Content starts

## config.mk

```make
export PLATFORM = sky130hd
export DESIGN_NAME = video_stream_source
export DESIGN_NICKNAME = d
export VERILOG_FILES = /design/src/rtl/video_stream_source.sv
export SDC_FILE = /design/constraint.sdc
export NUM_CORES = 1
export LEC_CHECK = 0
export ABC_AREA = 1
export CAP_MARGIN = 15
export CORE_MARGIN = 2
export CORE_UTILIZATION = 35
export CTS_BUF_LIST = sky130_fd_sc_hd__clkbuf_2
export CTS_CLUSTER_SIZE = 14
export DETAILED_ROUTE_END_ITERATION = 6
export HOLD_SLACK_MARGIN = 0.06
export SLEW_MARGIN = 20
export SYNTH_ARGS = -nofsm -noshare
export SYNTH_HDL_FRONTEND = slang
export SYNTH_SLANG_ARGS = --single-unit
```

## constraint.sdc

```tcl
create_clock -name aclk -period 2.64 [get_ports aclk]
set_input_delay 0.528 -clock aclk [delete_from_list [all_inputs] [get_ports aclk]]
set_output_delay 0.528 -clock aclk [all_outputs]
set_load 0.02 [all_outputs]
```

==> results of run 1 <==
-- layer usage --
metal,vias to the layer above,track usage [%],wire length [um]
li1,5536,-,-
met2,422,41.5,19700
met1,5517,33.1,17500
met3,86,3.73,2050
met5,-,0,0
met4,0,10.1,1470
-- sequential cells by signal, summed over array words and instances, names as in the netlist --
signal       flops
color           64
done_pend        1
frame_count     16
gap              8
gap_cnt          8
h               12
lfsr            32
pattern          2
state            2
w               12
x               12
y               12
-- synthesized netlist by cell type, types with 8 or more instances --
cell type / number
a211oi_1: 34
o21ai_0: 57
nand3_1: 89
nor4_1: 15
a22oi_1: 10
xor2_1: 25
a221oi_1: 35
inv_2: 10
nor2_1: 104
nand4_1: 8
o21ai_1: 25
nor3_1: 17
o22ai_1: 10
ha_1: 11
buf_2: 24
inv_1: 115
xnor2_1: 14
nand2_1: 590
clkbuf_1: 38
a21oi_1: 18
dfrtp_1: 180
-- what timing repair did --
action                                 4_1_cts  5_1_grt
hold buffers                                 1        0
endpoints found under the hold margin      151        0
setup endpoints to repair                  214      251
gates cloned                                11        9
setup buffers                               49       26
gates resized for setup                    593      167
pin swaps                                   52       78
--- config.mk ---
export PLATFORM = sky130hd
export DESIGN_NAME = regbank_arbiter
export DESIGN_NICKNAME = d
export VERILOG_FILES = /design/src/rtl/regbank_arbiter.sv
export SDC_FILE = /design/constraint.sdc
export NUM_CORES = 1
export LEC_CHECK = 0
export BUFFER_PORTS_ARGS = -buffer_cell sky130_fd_sc_hd__buf_2
export CORE_UTILIZATION = 50
export DETAILED_ROUTE_END_ITERATION = 16
export PLACE_DENSITY = 0.75
export SLEW_MARGIN = 20
export SYNTH_ARGS = -nofsm -noshare
export SYNTH_HDL_FRONTEND = slang
export SYNTH_SLANG_ARGS = --single-unit
--- constraint.sdc ---
create_clock -name clk -period 2.8 [get_ports clk]
set_input_delay 0.28 -clock clk [delete_from_list [all_inputs] [get_ports clk]]
set_output_delay 0.28 -clock clk [all_outputs]
set_load 0.02 [all_outputs]
### src/rtl/lbm_fill_pkg.sv
// Shared types and default geometry for the LBM cell fill master.
// Grid is stored row-major, one DATA_W word per cell.
package lbm_fill_pkg;

    localparam int COORD_W_DEF = 27;
    localparam int GRID_W_DEF  = 320;
    localparam int GRID_H_DEF  = 240;
    localparam int ADDR_W_DEF  = 17;
    localparam int DATA_W_DEF  = 32;
    localparam int LEN_W_DEF   = 16;

    localparam int LAST_CELL = GRID_W_DEF * GRID_H_DEF - 1;

    typedef enum logic [1:0] {
        IDLE  = 2'd0,
        CALC  = 2'd1,
        WRITE = 2'd2,
        DONE  = 2'd3
    } state_t;

endpackage

### src/rtl/lbm_cell_addr.sv
// Registers the row-major word address y*GRID_W+x and an out-of-grid flag
// when en_i is high; results are valid the cycle after, no backpressure.
module lbm_cell_addr
    import lbm_fill_pkg::*;
#(
    parameter int COORD_W = COORD_W_DEF,
    parameter int GRID_W  = GRID_W_DEF,
    parameter int GRID_H  = GRID_H_DEF,
    parameter int ADDR_W  = ADDR_W_DEF
) (
    input  logic               clk,
    input  logic               reset_n,
    input  logic               en_i,
    input  logic [COORD_W-1:0] x_i,
    input  logic [COORD_W-1:0] y_i,
    output logic [ADDR_W-1:0]  base_o,
    output logic               oob_o
);

    localparam int PROD_W = 2 * COORD_W;

    logic [ADDR_W-1:0] base_d, base_q;
    logic              oob_d, oob_q;

    // Full-width product; truncation is only meaningful when oob is clear.
    always_comb begin
        base_d = ADDR_W'(PROD_W'(y_i) * PROD_W'(GRID_W) + PROD_W'(x_i));
        oob_d  = (x_i >= COORD_W'(GRID_W)) || (y_i >= COORD_W'(GRID_H));
    end

    always_ff @(posedge clk or negedge reset_n) begin
        if (!reset_n) begin
            base_q <= '0;
            oob_q  <= 1'b0;
        end else if (en_i) begin
            base_q <= base_d;
            oob_q  <= oob_d;
        end
    end

    assign base_o = base_q;
    assign oob_o  = oob_q;

endmodule

### src/rtl/lbm_cell_fill_master.sv
// Turns one toggle-handshake PIO command into a run of single-word Avalon writes.
// First write two cycles after command detect; m_waitrequest stalls the current beat.
module lbm_cell_fill_master
    import lbm_fill_pkg::*;
#(
    parameter int COORD_W = COORD_W_DEF,
    parameter int GRID_W  = GRID_W_DEF,
    parameter int GRID_H  = GRID_H_DEF,
    parameter int ADDR_W  = ADDR_W_DEF,
    parameter int DATA_W  = DATA_W_DEF,
    parameter int LEN_W   = LEN_W_DEF
) (
    input  logic               clk,
    input  logic               reset_n,
    input  logic [COORD_W-1:0] x_coord,
    input  logic [COORD_W-1:0] y_coord,
    input  logic [DATA_W-1:0]  fill_data,
    input  logic [LEN_W-1:0]   run_len,
    input  logic               cmd_req,
    output logic               cmd_ack,
    output logic               busy,
    output logic               err,
    output logic [ADDR_W-1:0]  m_address,
    output logic               m_write,
    output logic [DATA_W-1:0]  m_writedata,
    input  logic               m_waitrequest
);

    localparam logic [ADDR_W-1:0] LastAddr = ADDR_W'(GRID_W * GRID_H - 1);

    state_t             state_q;
    logic               cmd_ack_q, busy_q, err_q, m_write_q;
    logic [ADDR_W-1:0]  m_address_q;
    logic [DATA_W-1:0]  m_writedata_q;
    logic [LEN_W-1:0]   remaining_q;
    logic               accept;
    logic [ADDR_W-1:0]  base;
    logic               oob;

    assign accept = (state_q == IDLE) && (cmd_req != cmd_ack_q);

    // Coordinates are captured by the address stage at the accept edge only.
    lbm_cell_addr #(
        .COORD_W (COORD_W),
        .GRID_W  (GRID_W),
        .GRID_H  (GRID_H),
        .ADDR_W  (ADDR_W)
    ) u_addr (
        .clk     (clk),
        .reset_n (reset_n),
        .en_i    (accept),
        .x_i     (x_coord),
        .y_i     (y_coord),
        .base_o  (base),
        .oob_o   (oob)
    );

    always_ff @(posedge clk or negedge reset_n) begin
        if (!reset_n) begin
            state_q       <= IDLE;
            cmd_ack_q     <= 1'b0;
            busy_q        <= 1'b0;
            err_q         <= 1'b0;
            m_write_q     <= 1'b0;
            m_address_q   <= '0;
            m_writedata_q <= '0;
            remaining_q   <= '0;
        end else begin
            case (state_q)
                IDLE: begin
                    if (accept) begin
                        m_writedata_q <= fill_data;
                        remaining_q   <= run_len;
                        err_q         <= 1'b0;
                        busy_q        <= 1'b1;
                        state_q       <= CALC;
                    end
                end
                CALC: begin
                    if (oob) begin
                        err_q   <= 1'b1;
                        state_q <= DONE;
                    end else if (remaining_q == '0) begin
                        state_q <= DONE;
                    end else begin
                        m_address_q <= base;
                        m_write_q   <= 1'b1;
                        state_q     <= WRITE;
                    end
                end
                WRITE: begin
                    if (!m_waitrequest) begin
                        if (remaining_q == LEN_W'(1)) begin
                            m_write_q <= 1'b0;
                            state_q   <= DONE;
                        end else if (m_address_q == LastAddr) begin
                            // Run would leave the grid: stop at the last cell.
                            err_q     <= 1'b1;
                            m_write_q <= 1'b0;
                            state_q   <= DONE;
                        end else begin
                            m_address_q <= m_address_q + ADDR_W'(1);
                            remaining_q <= remaining_q - LEN_W'(1);
                        end
                    end
                end
                DONE: begin
                    cmd_ack_q <= ~cmd_ack_q;
                    busy_q    <= 1'b0;
                    state_q   <= IDLE;
                end
                default: state_q <= IDLE;
            endcase
        end
    end

    assign cmd_ack     = cmd_ack_q;
    assign busy        = busy_q;
    assign err         = err_q;
    assign m_write     = m_write_q;
    assign m_address   = m_address_q;
    assign m_writedata = m_writedata_q;

endmodule

### config.mk
export PLATFORM = sky130hd
export DESIGN_NAME = lbm_cell_fill_master
export DESIGN_NICKNAME = d
export VERILOG_FILES = /design/src/rtl/lbm_fill_pkg.sv /design/src/rtl/lbm_cell_addr.sv /design/src/rtl/lbm_cell_fill_master.sv
export SDC_FILE = /design/constraint.sdc
export NUM_CORES = 1
export LEC_CHECK = 0
export CORE_MARGIN = 2
export CORE_UTILIZATION = 44
export DETAILED_ROUTE_END_ITERATION = 8
export PLACE_DENSITY = 0.78
export SLEW_MARGIN = 30
export SYNTH_ARGS = -nofsm -noshare
export SYNTH_HDL_FRONTEND = slang
export SYNTH_SLANG_ARGS = --single-unit
### constraint.sdc
create_clock -name clk -period 2.1 [get_ports clk]
set_clock_uncertainty 0.15 [all_clocks]
set_input_delay 0.315 -clock clk [delete_from_list [all_inputs] [get_ports clk]]
set_output_delay 0.315 -clock clk [all_outputs]
set_load 0.03 [all_outputs]
Word level (Yosys, flattened, before mapping)

Cells that the tools add are included.

Output and inout bits: 53
Input port bits: 106
Register bits: 89
Word-level logic and storage cells: 79

$add $sub $neg: 3
Bitwise logic cells: 1
Reductions and logical operators: 15
$mul: 1
Magnitude comparators: 2
Muxes and demuxes: 32
Eq/ne operators: 15

Operator list:

| operator                                                                | number |
|---|---|
| 17-bit 2-to-1 mux                                                       | 5 |
| 16-bit 2-to-1 mux                                                       | 4 |
| 17-bit case mux with 2 select lines                                     | 1 |
| 16-bit case mux with 2 select lines                                     | 1 |
| 27-bit by 8-bit >= comparator with 1-bit output (second input constant) | 1 |
| 27-bit by 9-bit >= comparator with 1-bit output (second input constant) | 1 |
| 27-bit by 3-bit multiplier with 11-bit output (second input constant)   | 1 |
| 17-bit by 1-bit adder with 17-bit output (second input constant)        | 1 |
| 17-bit adder                                                            | 1 |
| 17-bit equality test (second input constant)                            | 1 |
| 16-bit by 1-bit equality test with 1-bit output (second input constant) | 1 |
| 16-bit logical NOT                                                      | 1 |
| 16-bit by 1-bit subtractor with 16-bit output (second input constant)   | 1 |
| 2-bit != test (second input constant)                                   | 7 |
| 1-bit 2-to-1 mux                                                        | 13 |
| 6-bit AND reduction                                                     | 2 |
| 5-bit AND reduction                                                     | 2 |
| 2-bit 2-to-1 mux                                                        | 4 |
| 2-bit case mux with 4 select lines                                      | 1 |
| 2-bit nonzero test                                                      | 3 |
| 2-bit equality test (second input constant)                             | 2 |
| 1-bit case mux with 2 select lines                                      | 2 |
| 2-bit AND reduction                                                     | 2 |
| 3-bit != test (second input constant)                                   | 1 |
| 10 further kinds                                                        | 10 |

Depth between registers and ports, before layout

Gate-level depths: netlist (run 1).

Depth after elaboration: 5
Depth in mapped cells: 13

Modules after synthesis

A second synthesis (run 1) with hierarchy kept.

Cell total of the unflattened synthesis: 546
Area, all modules: 5565.3 um^2

Modules (own cells, without submodules):

| module               | instances | cells each | area each (um^2) |
|---|---|---|---|
| lbm_cell_fill_master | 1         | 395        | 4013.8 |
| lbm_cell_addr        | 1         | 151        | 1551.5 |

Worst setup path after synthesis (run 1)

Ideal clock, no wire load.

Kind: input-to-reg
From: in y_coord[1]
To: reg u_addr.base_q[16], in the netlist u_addr.base_o[16]
Arrival time: 2.748 ns
Stages: 13
Data required time: 1.814 ns
Slack: -0.934 ns
Path through: ha_1 ha_1 fa_1 a21o_1 a21oi_1 xnor2_1 ha_1 a21oi_1 nand2_1 o21ai_0 o21ai_0 xnor2_1 o21ai_0

Cells in the longest elaborated chain, start to end: 2

Ends and longest elaborated chain:

| what                                          | RTL line                   | RTL |
|---|---|---|
| from (decl)                                   | lbm_cell_fill_master.sv:16 | `input logic [COORD_W-1:0] y_coord,` |
| 27-bit by 3-bit multiplier with 11-bit output | lbm_cell_addr.sv:27        | `base_d = ADDR_W'(PROD_W'(y_i) * PROD_W'(GRID_W) + PROD_W'(x_i));` |
| 17-bit adder                                  | lbm_cell_addr.sv:27        |  |
| to (signal assigned)                          | lbm_cell_addr.sv:36        | `base_q <= base_d;` |
| to (decl)                                     | lbm_cell_addr.sv:22        | `logic [ADDR_W-1:0] base_d, base_q;` |

Every way passes these cells.
A chain may end at the register's enable or synchronous reset.

Worst setup path after layout (run 1)

From: in y_coord[3]
To: reg u_addr.base_q[16], in the netlist u_addr.base_o[16]

The elaborated chain is that of the path after synthesis.

==> flow_summary.yaml, run 1 <==
run_status:
  status: "complete, but fails checks"
  violations: "negative setup slack"
sta:
  fmax_mhz: 386
  fin_ws_ns: -0.492
  setup_tns_ns: -4.23
  finalHoldViolations: 0
  post-route-period-util: 1.23
  finalSetupViolations: 33
  grt_setup_unrepaired: "true"
  worst_pin_slew_ns: 0.531
  slew-limit-headroom: 0.646
  slew_violations: 0
  final.min_clock_period_ns: 2.59
place:
  dp_hpwl_um: 13300
  dp_worst_setup_slack_ns: -1.31
  io_buffers: 158
  place.gp.congestion: 0.918
final_layout:
  nets: 1040
  drive_above_1_share: 0.327
  area_growth_pct: 71.5
  final_common_cell: "nand2_1"
  layout_common_cells: "157 x nand2_1, 147 x clkdlybuf4s50_1, 114 x buf_4"
  diodes: 0
critical_path:
  cp_top_family: "adder cells"
  critical_path_class: "in2reg"
  startpoint_type: "primary input"
  cp.required_ns: 2.18
  r2r-start: "state_q[0]$_DFFE_PN0P_"
  cp_num_cells: 14
  crit_path_max_incr_delay_ns: 0.33
  crit_buf_inv: 1
  worst-path-max-fanout: 2
  cp.arrival_ns: 2.67
  worst_path_most_repeated_cell: "ha_4"
  crit_chain: "buf_8, ha_4, ha_4, fa_2, a21o_1, a21oi_4, xnor2_2, ha_4, a21oi_4, nand2_2, o21ai_4, o21ai_2, xnor2_1, o21ai_1"
  r2r_cells: 8
  slowest_stage: "fa_2"
  end_kind: "register"
  critPathLaunch: "y_coord[3]"
clocking:
  cts_buffer_depth: 2
  root_buffer: "clkbuf_16"
  cts_tree: "yes"
  clock_latency_ns: 0.35
  htreeDepth: 3
  clk_pin_slew_ns: 0.06
  cts.sinks: 89
  cts_inserted_buffers: 9
pwr:
  p_comb_frac: 0.616
  p_clk_frac: 0.137
  internal-power_mw: 6.81
  swShare: 0.443
  p_leak_nw: 4.10
  p_switching_mw: 5.41
  p_seq_frac: 0.247
  p_per_area_mw_per_mm2: 1300
  ir_drop_mv: 0.663
  power.total_mw: 12.2
route:
  detail_route.wl_per_cell_um: 19.1
  drc_errors: 0
  via_per_inst: 5.68
  first_pass_iters: 7
  ant_nets: 0
  drt_iter0_drc: 614
  vias: 6084
  drt-total-wl_um: 20500
worst_hold_path:
  hold_start: "y_coord[0]"
  hold_path_depth: 5
  hp-class: "in2reg"
grt:
  grt_max_degree: 43
  grt_pass1_wl_um: 30000
  antenna_found_initial: 0
  grt-ovfl-total: 0
  track_usage: 0.285
  grt_pass1_vias: 6227
synth:
  synth-seq-area-share: 0.407
  ys_types: 78
  synth-seq-cells: 89
  synth_ff_type: "dfrtp_1"
  syn_nets: 751
  async_flop_share: 1.00
  yosys_warnings: 0
  synth.cell_area_mm2: 0.00547
  postSynthAreaPerCell_um2: 8.97
  synth_cells: 610
  synth_edf_count: 0
floorplan:
  core-area_mm2: 0.0121
  initial_utilization: 0.454
  rows: 40
  boundaryPins: 159
  dieArea_mm2: 0.0133
  die_x_um: 116
  die_h_um: 116
job:
  cap_violations: 0
power groups by stage:
stage / Combinational, mW / Sequential [mW] / Clock (mW)
2_1_floorplan: 2.76 / 3.78 / 0
3_3_place_gp: 6.15 / 2.95 / 0
3_5_place_dp: 6.33 / 2.99 / 0
4_1_cts: 6.81 / 2.97 / 1.68
5_1_grt: 7.96 / 3.09 / 1.75
6_report: 7.52 / 3.02 / 1.68
metal layers:
layer,track usage,share of wire
met3,0.0382,0.054
met5,0,0
met2,0.533,0.55
met1,0.313,0.37
met4,0.146,0.031
worst reg2reg max path: stages, from the launching register on:
cell     delay (ns)
dfrtp_1        0.38
inv_1          0.18
ha_1           0.28
inv_1          0.13
or2_2          0.43
nand3_4        0.18
buf_6          0.12
a21oi_2        0.05
o221a_2        0.24
final cells by class:
type                    count  area [um2]
clock inverters             6        71.3
inverters                  20        76.3
well taps                 168         210
repair buffers            301        2790
fillers                   738        2680
clock buffers              10         229
multi-input cells         478        3760
flip-flops and latches     89        2240
through the flow:
| step | hold WS (ns) | std cells | area (um2) | util |
|---|---|---|---|---|
| finish | 0.311 | 1072 | 9390 | 0.778 |
| CTS | 0.303 | 1064 | 8980 | 0.744 |
| floorplan | -0.131 | 610 | 5600 | - |
| global placement | 0.165 | 1029 | 8200 | 0.680 |
| global route | 0.321 | 1072 | 9390 | 0.778 |
| detailed placement | 0.178 | 1029 | 8200 | 0.680 |
registers in the layout, summed over array words and instances (netlist names), 2 cells and up:
name           flops
state_q            2
m_writedata       32
u_addr.base_o     17
m_address         17
remaining_q       16
cells in the mapped netlist (all sizes together) (13+ instances only):
master    n  area [um2]
a21oi    25         129
buf      14        77.6
dfrtp    89        2230
ha       33         413
inv      19        71.3
nand2   160         601
nand3    23         128
nor2     35         134
nor3     20         105
nor4     13         103
o21ai    26         134
kinds of logic after synthesis:
logic type                 synth area share
and+or+nand+nor                       0.253
AOI/OAI and AO/OA                     0.174
DFF                                   0.407
buffers and inverters                0.0341
adders and majority gates            0.0828
xor gates and xnor gates             0.0320
muxes                                0.0172
timing repair:
item	in CTS	in global routing
hold buffers	1	0
gates resized for setup	84	79
endpoints found under the setup margin	37	44
endpoints found under the hold margin	34	0
cloned	0	1
pin swaps	58	51
buffers inserted	19	9
final timing paths:
check	end	slack, ns
min in group asynchronous	remaining_q[7]$_DFFE_PN0P_	0.34
max in group asynchronous	m_address[1]$_DFFE_PN0P_	0.85
min	u_addr.base_o[6]$_DFFE_PN0P_	0.31
max reg2reg	remaining_q[10]$_DFFE_PN0P_	-0.16
max	u_addr.base_o[16]$_DFFE_PN0P_	-0.49
min reg2reg	m_writedata[6]$_DFFE_PN0P_	0.33
No activity file was read; power rests on OpenSTA's default activity.
==> run 2, diff against run 1 <==
--- a/config.mk
+++ b/config.mk
@@ -8,6 +8,7 @@
 export CORE_MARGIN = 2
 export CORE_UTILIZATION = 44
 export DETAILED_ROUTE_END_ITERATION = 8
+export GPL_TIMING_DRIVEN = 0
 export PLACE_DENSITY = 0.78
 export SLEW_MARGIN = 30
 export SYNTH_ARGS = -nofsm -noshare
==> run 2 against run 1 <==
Net effect: the run still ends with negative setup slack left; global-route usage fell by 0.31 points; utilization fell by 2.4 points; first-iteration DRC count fell by 13%; combinational power fell by 3.5%; clock-buffer cell count did not move; final area fell by 3.1%; register-to-register slack barely moved; cell count fell by 4.7%; maximum frequency fell by 7.4%; setup slack got worse by 0.21 ns; sequential power rose by 5%.
==> flow_summary.yaml, run 2 (same netlist as run 1, synthesis figures left out) <==
critical_path:
  cp.arrival_ns: 2.86
  worst-path-max-fanout: 3
  end_kind: "register"
  cp.required_ns: 2.16
  crit_chain: "buf_8, ha_4, ha_4, fa_2, a21o_1, a21oi_4, o21bai_1, a21oi_2, xnor2_1, ha_1, a21oi_2, o21ai_2, xnor2_1, o21ai_1"
  critical_path_class: "in2reg"
  startpoint_type: "primary input"
  crit_path_max_incr_delay_ns: 0.35
  slowest_stage: "fa_2"
floorplan:
  initial_utilization: 0.454
  die_h_um: 116
  boundaryPins: 159
  die_x_um: 116
  rows: 40
  dieArea_mm2: 0.0133
  core-area_mm2: 0.0121
final_layout:
  layout_common_cells: "157 x nand2_1, 149 x clkdlybuf4s50_1, 71 x dfrtp_1"
  nets: 991
  final_cell_area_mm2: 0.00910
  n_fill_cell: 797
  largest_reg_flops: 32
  diodes: 0
  final_common_cell: "nand2_1"
  area_growth_pct: 66.3
  drive_above_1_share: 0.287
  post-route-util: 0.754
  final_cells: 1022
route:
  first_pass_iters: 5
  detail_route.wl_per_cell_um: 19.8
  drt-total-wl_um: 20200
  vias: 5876
  via_per_inst: 5.75
  drc_errors: 0
  drt_iter0_drc: 535
  ant_nets: 0
sta:
  post-route-period-util: 1.33
  fmax_mhz: 357
  grt_setup_unrepaired: "true"
  finalHoldViolations: 0
  worst_pin_slew_ns: 0.638
  fin_ws_ns: -0.699
  slew-limit-headroom: 0.575
  final.min_clock_period_ns: 2.80
  slew_violations: 0
  finalSetupViolations: 42
clocking:
  clk_pin_slew_ns: 0.06
  clock_latency_ns: 0.35
  htreeDepth: 3
  cts_inserted_buffers: 9
  cts_buffer_depth: 2
  root_buffer: "clkbuf_16"
  cts.sinks: 89
  cts_tree: "yes"
pwr:
  p_seq_frac: 0.263
  p_comb_frac: 0.603
  p_leak_nw: 3.79
  internal-power_mw: 6.62
  p_switching_mw: 5.41
  p_clk_frac: 0.134
  p_per_area_mw_per_mm2: 1320
  ir_drop_mv: 0.519
  swShare: 0.450
grt:
  grt_pass1_wl_um: 29300
  track_usage: 0.282
  grt_pass1_vias: 5806
  grt-ovfl-total: 0
  antenna_found_initial: 0
  grt_max_degree: 47
place:
  io_buffers: 158
  dp_hpwl_um: 12700
  place.gp.congestion: 0.887
  post-place-cells: 937
  place_area_mm2: 0.00742
  dp_worst_setup_slack_ns: -1.61
run_status:
  violations: "negative setup slack"
  status: "complete, but fails checks"
job:
  cap_violations: 0
worst_hold_path:
  hp-class: "in2reg"
-- run 2: routing by layer --
| metal | GRT usage | up-vias | wire, um |
|---|---|---|---|
| li1 | - | 2684 | - |
| met3 | 0.0408 | 84 | 1050 |
| met4 | 0.137 | 0 | 904 |
| met5 | 0 | - | 0 |
| met1 | 0.316 | 2830 | 7390 |
| met2 | 0.521 | 278 | 10900 |
-- run 2: metrics by stage --
| step | hold WS (ns) | TNS [ns] | power [mW] |
|---|---|---|---|
| 5_1_grt | 0.255 | -8.56 | 12.6 |
| 4_1_cts | 0.219 | -3.23 | 11.2 |
| 3_3_place_gp | 0.310 | -264.79 | 8.31 |
| 6_report | 0.253 | -5.68 | 12.0 |
| 2_1_floorplan | -0.131 | -2.57 | 6.54 |
| 3_5_place_dp | 0.110 | -28.61 | 8.55 |
-- run 2: repair_timing --
action	4_1_cts	5_1_grt
endpoints found under the setup margin	44	85
gates resized for setup	135	73
gates cloned	4	0
hold buffers	1	0
pin swaps	68	48
endpoints found under the hold margin	43	0
setup buffers	45	23
-- run 2: worst paths after layout --
check / from / endpoint / cells after the start / slack, ns
hold reg to reg: u_addr.base_o[5]$_DFFE_PN0P_ / u_addr.base_o[5]$_DFFE_PN0P_ / 2 / 0.33
max in group asynchronous: reset_n / m_address[0]$_DFFE_PN0P_ / 3 / 0.91
min in group asynchronous: reset_n / remaining_q[13]$_DFFE_PN0P_ / 2 / 0.31
hold / removal: y_coord[0] / u_addr.base_o[6]$_DFFE_PN0P_ / 4 / 0.25
setup / recovery: y_coord[3] / u_addr.base_o[16]$_DFFE_PN0P_ / 14 / -0.70
setup reg to reg: remaining_q[6]$_DFFE_PN0P_ / remaining_q[2]$_DFFE_PN0P_ / 9 / -0.17
-- run 2: worst max-delay path, delay by kind of cell --
family	cells	cell delay (ns)
adders and majority gates	4	1.06
AOI/OAI and AO/OA	7	1.01
buffers and inverters	1	0.10
xor gates and xnor gates	2	0.37
-- run 2: final cells by class --
| class | count | area, um2 | area share |
|---|---|---|---|
| clock buffers | 10 | 229 | 0.0252 |
| clock inverters | 5 | 58.8 | 0.00646 |
| multi-input cells | 478 | 3830 | 0.421 |
| repair buffers | 230 | 2290 | 0.251 |
| inverters | 20 | 80.1 | 0.00880 |
| plain buffers | 22 | 153 | 0.0168 |
| well taps | 168 | 210 | 0.0231 |
| flip-flops and latches | 89 | 2250 | 0.247 |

Content ends

(Task details):
Each line holding "paths" should be copied from the material above.

(Reply to the task):
final timing paths:
-- run 2: worst paths after layout --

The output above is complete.